__PROBLEM TO SOLVE__:
Extract, from the records beneath this instruction, each line that contains the word "usage".

__Saved entries__:
════════════════════
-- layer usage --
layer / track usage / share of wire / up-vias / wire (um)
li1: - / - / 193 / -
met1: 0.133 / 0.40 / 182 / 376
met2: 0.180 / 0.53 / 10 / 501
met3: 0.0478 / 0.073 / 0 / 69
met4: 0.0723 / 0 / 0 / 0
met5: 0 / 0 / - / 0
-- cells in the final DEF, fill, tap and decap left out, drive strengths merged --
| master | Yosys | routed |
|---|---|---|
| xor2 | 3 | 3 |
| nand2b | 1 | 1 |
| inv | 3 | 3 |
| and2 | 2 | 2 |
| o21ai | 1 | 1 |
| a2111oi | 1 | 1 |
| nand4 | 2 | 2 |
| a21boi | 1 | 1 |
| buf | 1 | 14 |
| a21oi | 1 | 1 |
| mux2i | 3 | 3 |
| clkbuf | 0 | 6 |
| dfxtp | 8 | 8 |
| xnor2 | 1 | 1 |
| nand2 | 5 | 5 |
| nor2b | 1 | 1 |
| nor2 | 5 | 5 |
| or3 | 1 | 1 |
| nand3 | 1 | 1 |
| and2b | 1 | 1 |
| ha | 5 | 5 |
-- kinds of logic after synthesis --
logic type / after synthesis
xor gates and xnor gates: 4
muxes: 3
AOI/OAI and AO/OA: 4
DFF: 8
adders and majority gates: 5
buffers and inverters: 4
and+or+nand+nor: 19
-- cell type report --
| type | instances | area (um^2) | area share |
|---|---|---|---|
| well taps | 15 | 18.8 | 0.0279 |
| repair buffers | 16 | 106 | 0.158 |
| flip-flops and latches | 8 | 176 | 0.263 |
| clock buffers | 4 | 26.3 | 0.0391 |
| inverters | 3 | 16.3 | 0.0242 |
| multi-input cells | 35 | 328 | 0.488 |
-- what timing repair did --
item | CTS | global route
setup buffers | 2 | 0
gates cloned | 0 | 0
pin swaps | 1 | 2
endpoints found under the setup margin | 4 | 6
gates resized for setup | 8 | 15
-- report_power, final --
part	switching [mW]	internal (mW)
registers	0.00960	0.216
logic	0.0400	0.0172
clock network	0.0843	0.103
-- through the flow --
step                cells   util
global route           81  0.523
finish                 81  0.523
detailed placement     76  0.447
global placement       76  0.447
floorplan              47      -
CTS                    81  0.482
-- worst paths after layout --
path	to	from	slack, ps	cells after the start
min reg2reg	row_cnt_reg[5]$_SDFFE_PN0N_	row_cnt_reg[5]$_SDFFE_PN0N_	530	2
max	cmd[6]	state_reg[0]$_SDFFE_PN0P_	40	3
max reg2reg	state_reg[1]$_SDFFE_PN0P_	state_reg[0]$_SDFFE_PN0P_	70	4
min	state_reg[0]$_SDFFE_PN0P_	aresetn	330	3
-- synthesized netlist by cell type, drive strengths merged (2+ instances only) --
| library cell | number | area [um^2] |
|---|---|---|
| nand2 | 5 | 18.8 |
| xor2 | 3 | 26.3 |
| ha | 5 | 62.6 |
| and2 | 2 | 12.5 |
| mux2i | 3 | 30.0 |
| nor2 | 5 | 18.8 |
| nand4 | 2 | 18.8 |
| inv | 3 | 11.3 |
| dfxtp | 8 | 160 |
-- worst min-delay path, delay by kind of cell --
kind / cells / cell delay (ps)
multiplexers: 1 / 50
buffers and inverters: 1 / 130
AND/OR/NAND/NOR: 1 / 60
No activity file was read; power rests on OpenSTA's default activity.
[src/sv/slip_fixed_length_deframer.sv]
// Fixed-length SLIP receive deframer, top level.
//
// Input channel (i_in_valid / o_in_stall) carries one beat per start, received
// byte or timer tick, selected by i_func. A start arms the block; the first byte
// is the opening delimiter, then payload_length decoded bytes come out with
// status data, then the closing byte gives status done. A bad escape gives
// status corrupt; reaching a tick limit gives status timeout. Starts, escapes,
// delimiters without result, and beats while idle give no result.
// Output channel (o_out_valid / i_out_stall) carries status, byte and index.
// Configuration channel (i_cfg_valid / o_cfg_ready) writes registers at any time
// and is always ready; index 3 is ignored.
// A beat taken into the input register is decoded combinationally from it and,
// once it can advance, its result, if any, is loaded into the output register.
// Throughput: one beat per cycle while the receiver does not stall the output.
// When the receiver stalls, the result holds and at most one further beat is
// still taken into the input register before o_in_stall rises.
// Reset clears the registers to their defaults, the phase to idle and both
// channel registers to empty.
module slip_fixed_length_deframer (
    input  logic                                i_clk,
    input  logic                                i_rst_n,
    // input channel
    input  logic                                i_in_valid,
    output logic                                o_in_stall,
    input  logic [sfld_pkg::FUNC_W-1:0]         i_func,
    input  logic [sfld_pkg::BYTE_W-1:0]         i_rx_byte,
    // output channel
    output logic                                o_out_valid,
    input  logic                                i_out_stall,
    output logic [sfld_pkg::STATUS_W-1:0]       o_status,
    output logic [sfld_pkg::BYTE_W-1:0]         o_data_byte,
    output logic [sfld_pkg::LEN_W-1:0]          o_byte_index,
    // configuration channel
    input  logic                                i_cfg_valid,
    output logic                                o_cfg_ready,
    input  logic [sfld_pkg::CFG_IDX_W-1:0]      i_cfg_index,
    input  logic [sfld_pkg::CFG_DATA_W-1:0]     i_cfg_data
);
    import sfld_pkg::*;

    t_cfg                r_cfg;
    t_state              r_state;
    t_state              n_state;
    t_result             n_result;
    t_result             r_out;
    logic                r_out_valid;
    logic                r_in_valid;
    logic [FUNC_W-1:0]   r_in_func;
    logic [BYTE_W-1:0]   r_in_byte;
    logic                advance;
    logic                in_take;

    // Pipeline control
    assign advance    = r_in_valid && (!r_out_valid || !i_out_stall);
    assign o_in_stall = r_in_valid && !advance;
    assign in_take    = i_in_valid && !o_in_stall;

    // Configuration registers
    assign o_cfg_ready = 1'b1;
    always_ff @(posedge i_clk) begin
        if (!i_rst_n) begin
            r_cfg.payload_length   <= RST_PAYLOAD_LENGTH;
            r_cfg.first_byte_limit <= RST_FIRST_BYTE_LIMIT;
            r_cfg.byte_gap_limit   <= RST_BYTE_GAP_LIMIT;
        end else if (i_cfg_valid && o_cfg_ready) begin
            unique case (i_cfg_index)
                REG_PAYLOAD_LENGTH:   r_cfg.payload_length   <= i_cfg_data[LEN_W-1:0];
                REG_FIRST_BYTE_LIMIT: r_cfg.first_byte_limit <= i_cfg_data[TICK_W-1:0];
                REG_BYTE_GAP_LIMIT:   r_cfg.byte_gap_limit   <= i_cfg_data[TICK_W-1:0];
                default: begin
                end
            endcase
        end
    end

    // Input register
    always_ff @(posedge i_clk) begin
        if (!i_rst_n) begin
            r_in_valid <= 1'b0;
        end else if (in_take) begin
            r_in_valid <= 1'b1;
        end else if (advance) begin
            r_in_valid <= 1'b0;
        end
    end

    always_ff @(posedge i_clk) begin
        if (in_take) begin
            r_in_func <= i_func;
            r_in_byte <= i_rx_byte;
        end
    end

    // Decode step
    sfld_step u_step (
        .i_cfg     (r_cfg),
        .i_state   (r_state),
        .i_func    (r_in_func),
        .i_rx_byte (r_in_byte),
        .o_state   (n_state),
        .o_result  (n_result)
    );

    // Deframer state
    always_ff @(posedge i_clk) begin
        if (!i_rst_n) begin
            r_state.phase      <= PH_IDLE;
            r_state.bytes_done <= '0;
            r_state.wait_ticks <= '0;
        end else if (advance) begin
            r_state <= n_state;
        end
    end

    // Result register
    always_ff @(posedge i_clk) begin
        if (!i_rst_n) begin
            r_out_valid <= 1'b0;
        end else if (advance && n_result.found) begin
            r_out_valid <= 1'b1;
        end else if (!i_out_stall) begin
            r_out_valid <= 1'b0;
        end
    end

    always_ff @(posedge i_clk) begin
        if (advance && n_result.found) begin
            r_out <= n_result;
        end
    end

    assign o_out_valid  = r_out_valid;
    assign o_status     = r_out.status;
    assign o_data_byte  = r_out.data_byte;
    assign o_byte_index = r_out.byte_index;

    // Checks
    a_phase_legal: assert property (@(posedge i_clk) disable iff (!i_rst_n)
        r_state.phase <= PH_CLOSE)
        else $error("deframer phase out of range");

    a_nondata_zero: assert property (@(posedge i_clk) disable iff (!i_rst_n)
        o_out_valid && o_status != ST_DATA |-> o_data_byte == '0 && o_byte_index == '0)
        else $error("non-data result carries byte or index");

    a_end_goes_idle: assert property (@(posedge i_clk) disable iff (!i_rst_n)
        advance && n_result.found && n_result.status != ST_DATA
        |=> r_state.phase == PH_IDLE)
        else $error("frame end did not return to idle");

    a_stall_needs_item: assert property (@(posedge i_clk) disable iff (!i_rst_n)
        o_in_stall |-> r_in_valid && r_out_valid)
        else $error("input stalled with nothing pending");

    a_no_result_loss: assert property (@(posedge i_clk) disable iff (!i_rst_n)
        advance && n_result.found |=> o_out_valid)
        else $error("decoded result dropped");

endmodule
[config.mk]
export PLATFORM = sky130hd
export DESIGN_NAME = slip_fixed_length_deframer
export DESIGN_NICKNAME = d
export VERILOG_FILES = /design/src/sv/sfld_pkg.sv /design/src/sv/sfld_step.sv /design/src/sv/slip_fixed_length_deframer.sv
export SDC_FILE = /design/constraint.sdc
export NUM_CORES = 1
export LEC_CHECK = 0
export CAP_MARGIN = 20
export CORE_ASPECT_RATIO = 1.4
export CORE_MARGIN = 1
export CORE_UTILIZATION = 50
export CTS_CLUSTER_DIAMETER = 120
export DETAILED_ROUTE_END_ITERATION = 8
export DONT_BUFFER_PORTS = 1
export PLACE_DENSITY = 0.68
export SYNTH_ARGS = -nofsm -noshare
export SYNTH_HDL_FRONTEND = slang
export SYNTH_SLANG_ARGS = --single-unit
[constraint.sdc]
create_clock -name i_clk -period 10.95 [get_ports i_clk]
set_clock_uncertainty 0.1 [all_clocks]
set_input_delay 2.19 -clock i_clk [delete_from_list [all_inputs] [get_ports i_clk]]
set_output_delay 2.19 -clock i_clk [all_outputs]
set_load 0.005 [all_outputs]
════════════════════
__PROBLEM SOLUTION__:
-- layer usage --
layer / track usage / share of wire / up-vias / wire (um)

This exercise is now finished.